Illustration of human cell |
"Nucleolar malfunction can lead to disease, including cancer," explains Alexandra Zidovska, an assistant professor in New York University's Department of Physics and the senior author of the study, which appears in the journal eLife. "Thus, understanding the processes responsible for the maintenance of nucleolar shape and motion might help in the creation of new diagnostics and therapies for certain human afflictions."
Recent discoveries have shown that some cellular compartments don't have membranes, which were previously seen as necessary to hold a cell together. Researchers have since sought to understand the forces that maintain the integrity of these building blocks of life absent these membranes.
What has been observed is the nature of this behavior. Specifically, these compartments act as liquid droplets made of a material that does not mix with the fluid around them -- similar to oil and water. This process, known as liquid-liquid phase separation, has now been established as one of the key cellular organizing principles.
In their study, the researchers focused on the best known example of such cellular liquid droplet: the nucleolus, which resides inside the cell nucleus and is vital to cell's protein synthesis.

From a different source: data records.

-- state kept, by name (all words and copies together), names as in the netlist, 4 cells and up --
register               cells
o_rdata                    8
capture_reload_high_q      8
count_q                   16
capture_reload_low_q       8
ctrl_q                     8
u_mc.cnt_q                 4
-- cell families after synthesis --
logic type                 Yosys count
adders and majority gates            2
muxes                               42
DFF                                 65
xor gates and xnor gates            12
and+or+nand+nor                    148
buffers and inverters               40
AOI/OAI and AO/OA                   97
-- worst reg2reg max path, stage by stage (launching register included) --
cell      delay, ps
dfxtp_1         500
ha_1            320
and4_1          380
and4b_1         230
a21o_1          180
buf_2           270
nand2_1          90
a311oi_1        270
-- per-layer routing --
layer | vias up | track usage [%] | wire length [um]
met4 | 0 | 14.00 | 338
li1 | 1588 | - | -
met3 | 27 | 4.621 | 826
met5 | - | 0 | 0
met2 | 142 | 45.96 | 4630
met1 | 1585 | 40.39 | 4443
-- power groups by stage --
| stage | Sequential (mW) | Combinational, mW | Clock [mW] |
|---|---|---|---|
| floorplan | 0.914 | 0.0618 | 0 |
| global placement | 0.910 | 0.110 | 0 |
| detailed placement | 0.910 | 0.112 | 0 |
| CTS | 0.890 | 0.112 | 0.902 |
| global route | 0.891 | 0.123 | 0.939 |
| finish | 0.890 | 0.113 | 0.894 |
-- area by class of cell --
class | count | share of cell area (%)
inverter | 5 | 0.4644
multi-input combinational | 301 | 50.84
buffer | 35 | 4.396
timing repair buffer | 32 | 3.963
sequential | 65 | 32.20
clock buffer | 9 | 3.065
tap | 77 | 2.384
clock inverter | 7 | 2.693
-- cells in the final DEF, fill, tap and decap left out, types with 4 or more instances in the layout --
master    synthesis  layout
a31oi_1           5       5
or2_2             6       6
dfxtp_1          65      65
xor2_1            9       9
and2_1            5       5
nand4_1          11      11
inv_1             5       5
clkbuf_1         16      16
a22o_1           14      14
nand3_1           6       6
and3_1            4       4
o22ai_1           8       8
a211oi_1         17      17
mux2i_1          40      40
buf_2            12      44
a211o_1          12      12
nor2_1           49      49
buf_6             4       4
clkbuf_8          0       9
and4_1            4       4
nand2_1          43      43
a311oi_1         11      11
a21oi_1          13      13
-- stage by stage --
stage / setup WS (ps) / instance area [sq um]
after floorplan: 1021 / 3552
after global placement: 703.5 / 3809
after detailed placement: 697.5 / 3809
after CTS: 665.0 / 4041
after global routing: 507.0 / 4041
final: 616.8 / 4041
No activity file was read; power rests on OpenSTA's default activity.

"While the liquid-like nature of the nucleolus has been studied before, its relationship with the surrounding liquid is not known," explains Zidovska, who co-authored the study with Christina Caragine, an NYU doctoral student, and Shannon Haley, an undergraduate in NYU's College of Arts and Science at the time of the work and now a doctoral student at the University of California at Berkeley. "This relationship is particularly intriguing considering the surrounding liquid -- the nucleoplasm -- contains the entire human genome."

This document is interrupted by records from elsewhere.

## config.mk

```make
export PLATFORM = sky130hd
export DESIGN_NAME = dgc_top
export DESIGN_NICKNAME = d
export VERILOG_FILES = /design/src/verilog/dgc_pkg.sv /design/src/verilog/dgc_top.sv
export SDC_FILE = /design/constraint.sdc
export NUM_CORES = 1
export LEC_CHECK = 0
export ABC_AREA = 1
export ABC_CLOCK_PERIOD_IN_PS = 14600
export BUFFER_PORTS_ARGS = -buffer_cell sky130_fd_sc_hd__buf_4
export CORE_MARGIN = 3
export CORE_UTILIZATION = 59
export DETAILED_ROUTE_END_ITERATION = 8
export PLACE_DENSITY = 0.93
export SLEW_MARGIN = 20
export SYNTH_ARGS = -nofsm -noshare
export SYNTH_HDL_FRONTEND = slang
export SYNTH_SLANG_ARGS = --single-unit
export TNS_END_PERCENT = 50
```

## constraint.sdc

```tcl
create_clock -name REF_CLK -period 14.6 [get_ports REF_CLK]
set_clock_uncertainty 0.15 [all_clocks]
set_input_delay 2.92 -clock REF_CLK [delete_from_list [all_inputs] [get_ports REF_CLK]]
set_output_delay 2.92 -clock REF_CLK [all_outputs]
set_load 0.03 [all_outputs]
```
[src/design/dds_sweep_regs.svh]
// How it works
// - sweep runs only with auxiliary enable bit set
// - destination field picks frequency or phase target
// - control bit picks edge or level trigger
// - level trigger restarts sweep while input high
// - start and end points from limits register
// - 32-bit frequency, 14-bit MSB-aligned phase limits
// - profile low bits: off, up, down, both
// - parallel mode uses internal profile bits only
// - serial mode: control bit picks pins or bits
// - deltas 32 or 14 bits, rates 16 bits
// - rising words going up, falling going down
// - up: add rising delta per period until end
// - down: subtract falling delta until start point
// - step spacing is ramp rate in clocks
// - step size scales as delta over full range
// - accumulator overflow gives free-running sweep
// - no-dwell bit zeroes accumulator at end point
// - delta and rate rewrites apply to later steps
// - continuous clear holds accumulator at zero
// - auto-clear pulses auxiliary accumulator on update/change
// - auto-clear pulses phase accumulator on update/change
// - auto-clear repeats; both clears act independently
`ifndef DDS_SWEEP_REGS_SVH
`define DDS_SWEEP_REGS_SVH

// register addresses
`define ADDR_CTRL1       8'h00
`define ADDR_LIMITS      8'h06
`define ADDR_DELTAS      8'h07
`define ADDR_RATES       8'h08
`define ADDR_STATUS      8'h09

// first control register fields
`define CTRL1_CONT_CLR_PH   0
`define CTRL1_CONT_CLR_AUX  1
`define CTRL1_AUTO_CLR_PH   2
`define CTRL1_AUTO_CLR_AUX  3
`define CTRL1_NO_DWELL      8
`define CTRL1_LEVEL_TRIG    9
`define CTRL1_AUX_EN        11
`define CTRL1_DEST_LO       12
`define CTRL1_PROF_LO       20
`define CTRL1_PROF_INT      27

// reset values
`define CTRL1_RESET      32'h0000_0000
`define LIMITS_RESET     64'h0000_0000_0000_0000
`define DELTAS_RESET     64'h0000_0000_0000_0000
`define RATES_RESET      32'h0001_0001

// phase words sit in the top 14 bits
`define PHASE_MASK       32'hFFFC_0000
`define DEST_PHASE       2'h1

`endif

[src/design/dds_sweep_pkg.sv]
package dds_sweep_pkg;
    // sweep engine states
    typedef enum logic [1:0] {
        ST_IDLE,
        ST_UP,
        ST_DOWN,
        ST_HOLD
    } sweep_state_t;

    typedef logic [31:0] word_t;     // accumulator word
    typedef logic [15:0] rate_t;     // ramp-rate word
    typedef logic [2:0]  profile_t;  // profile selection
endpackage
File: src/core/tccu_pin_sync.sv
/*
  Two-flop synchroniser with rising and falling edge pulses.
  Assumes an asynchronous level on pin_in; pulses are one clock wide.
*/
`timescale 1ns/1ps
`default_nettype none
module tccu_pin_sync
  import tccu_pkg::*;
(
  // clock and reset
  input  wire logic clock_in,
  input  wire logic srst_in,
  // pin side
  input  wire logic pin_in,
  // synchronised side
  output logic      level_out,
  output logic      rise_out,
  output logic      fall_out
);
  logic meta_q;
  logic sync_q;
  logic prev_q;

  always_ff @(posedge clock_in) begin
    if (srst_in) begin
      meta_q <= 1'b0;
      sync_q <= 1'b0;
      prev_q <= 1'b0;
    end else begin
      meta_q <= pin_in;
      sync_q <= meta_q;
      prev_q <= sync_q;
    end
  end

  // edges judged only past the second flop
  assign level_out = sync_q;
  assign rise_out  = sync_q & ~prev_q;
  assign fall_out  = ~sync_q & prev_q;
endmodule
`default_nettype wire

File: src/core/tccu_prescaler.sv
/*
  Capture edge prescaler: one event every 4th or 16th qualifying edge.
  Assumes edge_in is a one-cycle pulse on the system clock.
*/
`timescale 1ns/1ps
`default_nettype none
module tccu_prescaler
  import tccu_pkg::*;
#(
  parameter int CNT_W = 4
) (
  // clock and reset
  input  wire logic clock_in,
  input  wire logic srst_in,
  // control
  input  wire logic hold_clear_in,
  input  wire logic div16_in,
  input  wire logic edge_in,
  // result
  output logic      event_out
);
  logic [CNT_W-1:0] cnt_q;
  logic [CNT_W-1:0] cnt_d;
  logic             wrap;

  always_comb begin
    wrap  = div16_in ? (cnt_q == CNT_W'(PRESC_16 - 1)) : (cnt_q == CNT_W'(PRESC_4 - 1));
    cnt_d = cnt_q;
    if (hold_clear_in) begin
      cnt_d = '0;
    end else if (edge_in) begin
      cnt_d = wrap ? '0 : cnt_q + CNT_W'(1);
    end
  end

  always_ff @(posedge clock_in) begin
    if (srst_in) begin
      cnt_q <= '0;
    end else begin
      cnt_q <= cnt_d;
    end
  end

  assign event_out = edge_in & wrap & ~hold_clear_in;
endmodule
`default_nettype wire

File: src/core/tccu_top.sv
/*
  Timer capture/compare unit with its shared 16-bit timer and APB
  register slave. Assumes pins arrive asynchronously, sleep_in comes
  from same-clock logic, and pin direction bits live outside.
*/
// Contract
// - Four capture prescaler settings chosen by the mode field.
// - Prescaler counter held at zero when off or not capturing.
// - Prescaler counter cleared on every reset.
// - Switching between capture settings keeps the prescaler count.
// - Instruction-clocked timer halts in sleep and resumes its value.
// - Captures continue in sleep with an external timer clock.
// - Bit 0 of alternate pin select relocates the unit pin.
// - Compare mode continuously compares register pair with timer.
// - Match toggles, sets, clears output, triggers event, or interrupts.
// - Every compare match sets unit flag bit 2 with the action.
// - Capture copies the timer into the pair and sets the flag.
// - Capture on falling, rising, every 4th or 16th rising edge.
// - New capture overwrites the pair; flag stays until cleared.
// - Edge detector watches the pin level itself.
`timescale 1ns/1ps
`default_nettype none
module tccu_top
  import tccu_pkg::*;
#(
  parameter int TMR_W = 16
) (
  // clock and reset
  input  wire logic        clock_in,
  input  wire logic        srst_in,
  // apb slave
  input  wire logic        psel,
  input  wire logic        penable,
  input  wire logic        pwrite,
  input  wire logic [7:0]  paddr,
  input  wire logic [31:0] pwdata,
  output logic             pready,
  output logic             pslverr,
  output logic [31:0]      prdata,
  // system
  input  wire logic        sleep_in,
  input  wire logic        ext_tmr_clk_in,
  // unit pin, primary and alternate locations
  input  wire logic        pin_main_in,
  output logic             pin_main_out,
  output logic             pin_main_oe_out,
  input  wire logic        pin_alt_in,
  output logic             pin_alt_out,
  output logic             pin_alt_oe_out,
  // events
  output logic             unit_irq_out,
  output logic             special_trigger_out
);
  // ----------------------------------------------------------------
  // register state
  // ----------------------------------------------------------------
  logic [7:0]       alt_pin_q,  alt_pin_d;
  logic [7:0]       control_q,  control_d;
  logic [TMR_W-1:0] cc_q,       cc_d;
  logic [7:0]       int_en_q,   int_en_d;
  logic             flag_q,     flag_d;
  logic [7:0]       tmr_ctrl_q, tmr_ctrl_d;
  logic [TMR_W-1:0] tmr_q,      tmr_d;
  logic [1:0]       div_q,      div_d;
  logic             out_latch_q, out_latch_d;
  logic             match_q,    match_d;
  logic             spev_pend_q, spev_pend_d;
  logic [31:0]      prdata_q,   prdata_d;

  logic [3:0] mode;
  logic       wr_en;
  logic       setup;
  logic       mapped;
  logic       tmr_on;
  logic [1:0] tmr_src;
  logic       tmr_tick;
  logic       main_rise;
  logic       main_fall;
  logic       alt_rise;
  logic       alt_fall;
  logic       cap_rise;
  logic       cap_fall;
  logic       ext_rise;
  logic       presc_event;
  logic       cap_event;
  logic       match_now;
  logic       match_event;

  assign mode    = control_q[3:0];
  assign tmr_on  = tmr_ctrl_q[TMR_ON_BIT];
  assign tmr_src = tmr_ctrl_q[TMR_SRC_LSB +: 2];

  // ----------------------------------------------------------------
  // pin location and synchronisers
  // ----------------------------------------------------------------
  // raw pad levels feed the detectors, so port writes can capture;
  // each location has its own flops, so a location switch never
  // lets an unsynchronised level reach the edge logic
  tccu_pin_sync u_main_sync (
    .clock_in  (clock_in),
    .srst_in   (srst_in),
    .pin_in    (pin_main_in),
    .level_out (),
    .rise_out  (main_rise),
    .fall_out  (main_fall)
  );

  tccu_pin_sync u_alt_sync (
    .clock_in  (clock_in),
    .srst_in   (srst_in),
    .pin_in    (pin_alt_in),
    .level_out (),
    .rise_out  (alt_rise),
    .fall_out  (alt_fall)
  );

  assign cap_rise = alt_pin_q[PIN_LOC_BIT] ? alt_rise : main_rise;
  assign cap_fall = alt_pin_q[PIN_LOC_BIT] ? alt_fall : main_fall;

  tccu_pin_sync u_ext_sync (
    .clock_in  (clock_in),
    .srst_in   (srst_in),
    .pin_in    (ext_tmr_clk_in),
    .level_out (),
    .rise_out  (ext_rise),
    .fall_out  ()
  );

  // ----------------------------------------------------------------
  // capture event qualification
  // ----------------------------------------------------------------
  tccu_prescaler u_presc (
    .clock_in      (clock_in),
    .srst_in       (srst_in),
    .hold_clear_in (~is_capture(mode)),
    .div16_in      (mode == MODE_CAP_16TH),
    .edge_in       (cap_rise & ((mode == MODE_CAP_4TH) | (mode == MODE_CAP_16TH))),
    .event_out     (presc_event)
  );

  always_comb begin
    case (mode)
      MODE_CAP_FALL: cap_event = cap_fall;
      MODE_CAP_RISE: cap_event = cap_rise;
      MODE_CAP_4TH:  cap_event = presc_event;
      MODE_CAP_16TH: cap_event = presc_event;
      default:       cap_event = 1'b0;
    endcase
  end

  // ----------------------------------------------------------------
  // shared timer tick
  // ----------------------------------------------------------------
  always_comb begin
    div_d    = div_q;
    tmr_tick = 1'b0;
    case (tmr_src)
      SRC_INSTR: begin
        // divider frozen in sleep so the count resumes unchanged
        if (tmr_on && !sleep_in) begin
          div_d    = (div_q == 2'(INSTR_DIV - 1)) ? 2'h0 : div_q + 2'h1;
          tmr_tick = (div_q == 2'(INSTR_DIV - 1));
        end
      end
      SRC_SYS:  tmr_tick = tmr_on & ~sleep_in;
      SRC_EXT:  tmr_tick = tmr_on & ext_rise;
      default:  tmr_tick = 1'b0;
    endcase
  end

  // ----------------------------------------------------------------
  // compare
  // ----------------------------------------------------------------
  // only a fresh equality counts, so a stopped timer fires once
  assign match_now   = is_compare(mode) && (tmr_q == cc_q);
  assign match_event = match_now & ~match_q;

  always_comb begin
    match_d     = match_now;
    out_latch_d = out_latch_q;
    spev_pend_d = spev_pend_q & match_now; // moving the pair cancels the reset
    if (mode == MODE_OFF) begin
      out_latch_d = 1'b0;
    end else if (match_event) begin
      case (mode)
        MODE_CMP_TOG:  out_latch_d = ~out_latch_q;
        MODE_CMP_SET:  out_latch_d = 1'b1;
        MODE_CMP_CLR:  out_latch_d = 1'b0;
        MODE_CMP_SPEV: spev_pend_d = 1'b1;
        default:       out_latch_d = out_latch_q;
      endcase
    end
  end

  assign special_trigger_out = match_event & (mode == MODE_CMP_SPEV);

  // ----------------------------------------------------------------
  // apb decode
  // ----------------------------------------------------------------
  assign setup  = psel & ~penable;
  assign wr_en  = psel & penable & pwrite & mapped;
  assign pready = 1'b1;
  assign pslverr = psel & penable & ~mapped;

  always_comb begin
    case (paddr)
      OFS_ALT_PIN, OFS_CONTROL, OFS_CC_LOW, OFS_CC_HIGH, OFS_INT_EN,
      OFS_INT_FLAGS, OFS_TMR_CTRL, OFS_TMR_LOW, OFS_TMR_HIGH: mapped = 1'b1;
      default: mapped = 1'b0;
    endcase
  end

  always_comb begin
    prdata_d = prdata_q;
    if (setup) begin
      case (paddr)
        OFS_ALT_PIN:   prdata_d = {24'h000000, alt_pin_q};
        OFS_CONTROL:   prdata_d = {24'h000000, control_q};
        OFS_CC_LOW:    prdata_d = {24'h000000, cc_q[7:0]};
        OFS_CC_HIGH:   prdata_d = {24'h000000, cc_q[15:8]};
        OFS_INT_EN:    prdata_d = {24'h000000, int_en_q};
        OFS_INT_FLAGS: prdata_d = {29'h00000000, flag_q, 2'h0};
        OFS_TMR_CTRL:  prdata_d = {24'h000000, tmr_ctrl_q};
        OFS_TMR_LOW:   prdata_d = {24'h000000, tmr_q[7:0]};
        OFS_TMR_HIGH:  prdata_d = {24'h000000, tmr_q[15:8]};
        default:       prdata_d = 32'h00000000;
      endcase
    end
  end

  // ----------------------------------------------------------------
  // register next state
  // ----------------------------------------------------------------
  always_comb begin
    alt_pin_d  = alt_pin_q;
    control_d  = control_q;
    cc_d       = cc_q;
    int_en_d   = int_en_q;
    flag_d     = flag_q;
    tmr_ctrl_d = tmr_ctrl_q;
    tmr_d      = tmr_q;
    if (wr_en) begin
      case (paddr)
        OFS_ALT_PIN:   alt_pin_d  = pwdata[7:0];
        OFS_CONTROL:   control_d  = pwdata[7:0];
        OFS_CC_LOW:    cc_d[7:0]  = pwdata[7:0];
        OFS_CC_HIGH:   cc_d[15:8] = pwdata[7:0];
        OFS_INT_EN:    int_en_d   = pwdata[7:0];
        OFS_INT_FLAGS: flag_d     = pwdata[UNIT_FLAG_BIT];
        OFS_TMR_CTRL:  tmr_ctrl_d = pwdata[7:0];
        OFS_TMR_LOW:   tmr_d[7:0]  = pwdata[7:0];
        OFS_TMR_HIGH:  tmr_d[15:8] = pwdata[7:0];
        default:       alt_pin_d  = alt_pin_q;
      endcase
    end
    // a software write to the timer wins over its own count
    if (!(wr_en && (paddr == OFS_TMR_LOW || paddr == OFS_TMR_HIGH)) && tmr_tick) begin
      tmr_d = spev_pend_q ? RST_WORD : tmr_q + TMR_W'(1);
    end
    // hardware capture wins over a software write to the pair
    if (cap_event) begin
      cc_d = tmr_q;
    end
    // set wins over a clear in the same cycle
    if (cap_event || match_event) begin
      flag_d = 1'b1;
    end
  end

  always_ff @(posedge clock_in) begin
    if (srst_in) begin
      alt_pin_q   <= RST_BYTE;
      control_q   <= RST_BYTE;
      cc_q        <= RST_WORD;
      int_en_q    <= RST_BYTE;
      flag_q      <= 1'b0;
      tmr_ctrl_q  <= RST_BYTE;
      tmr_q       <= RST_WORD;
      div_q       <= 2'h0;
      out_latch_q <= 1'b0;
      match_q     <= 1'b0;
      spev_pend_q <= 1'b0;
      prdata_q    <= 32'h00000000;
    end else begin
      alt_pin_q   <= alt_pin_d;
      control_q   <= control_d;
      cc_q        <= cc_d;
      int_en_q    <= int_en_d;
      flag_q      <= flag_d;
      tmr_ctrl_q  <= tmr_ctrl_d;
      tmr_q       <= tmr_d;
      div_q       <= div_d;
      out_latch_q <= out_latch_d;
      match_q     <= match_d;
      spev_pend_q <= spev_pend_d;
      prdata_q    <= prdata_d;
    end
  end

  // ----------------------------------------------------------------
  // outputs
  // ----------------------------------------------------------------
  assign prdata          = prdata_q;
  assign unit_irq_out    = flag_q & int_en_q[UNIT_EN_BIT];
  assign pin_main_out    = out_latch_q;
  assign pin_alt_out     = out_latch_q;
  assign pin_main_oe_out = drives_pin(mode) & ~alt_pin_q[PIN_LOC_BIT];
  assign pin_alt_oe_out  = drives_pin(mode) & alt_pin_q[PIN_LOC_BIT];
endmodule
`default_nettype wire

Yet, unclear is how the two fluids interact with each other.
To better understand this dynamic, the scientists examined the motion and fusion of human nucleoli in live human cells, while monitoring their shape, size, and smoothness of their surface. The method for studying the fusion of the nucleolar droplets was created by the team in 2018 and reported in the journal Physical Review Letters.
Their latest study showed two types of nucleolar pair movements or "dances": an unexpected correlated motion prior to their fusion and separate independent motion. Moreover, they found that the smoothness of the nucleolar interface is susceptible to both changes in gene expression and the packing state of the genome, which surrounds the nucleoli.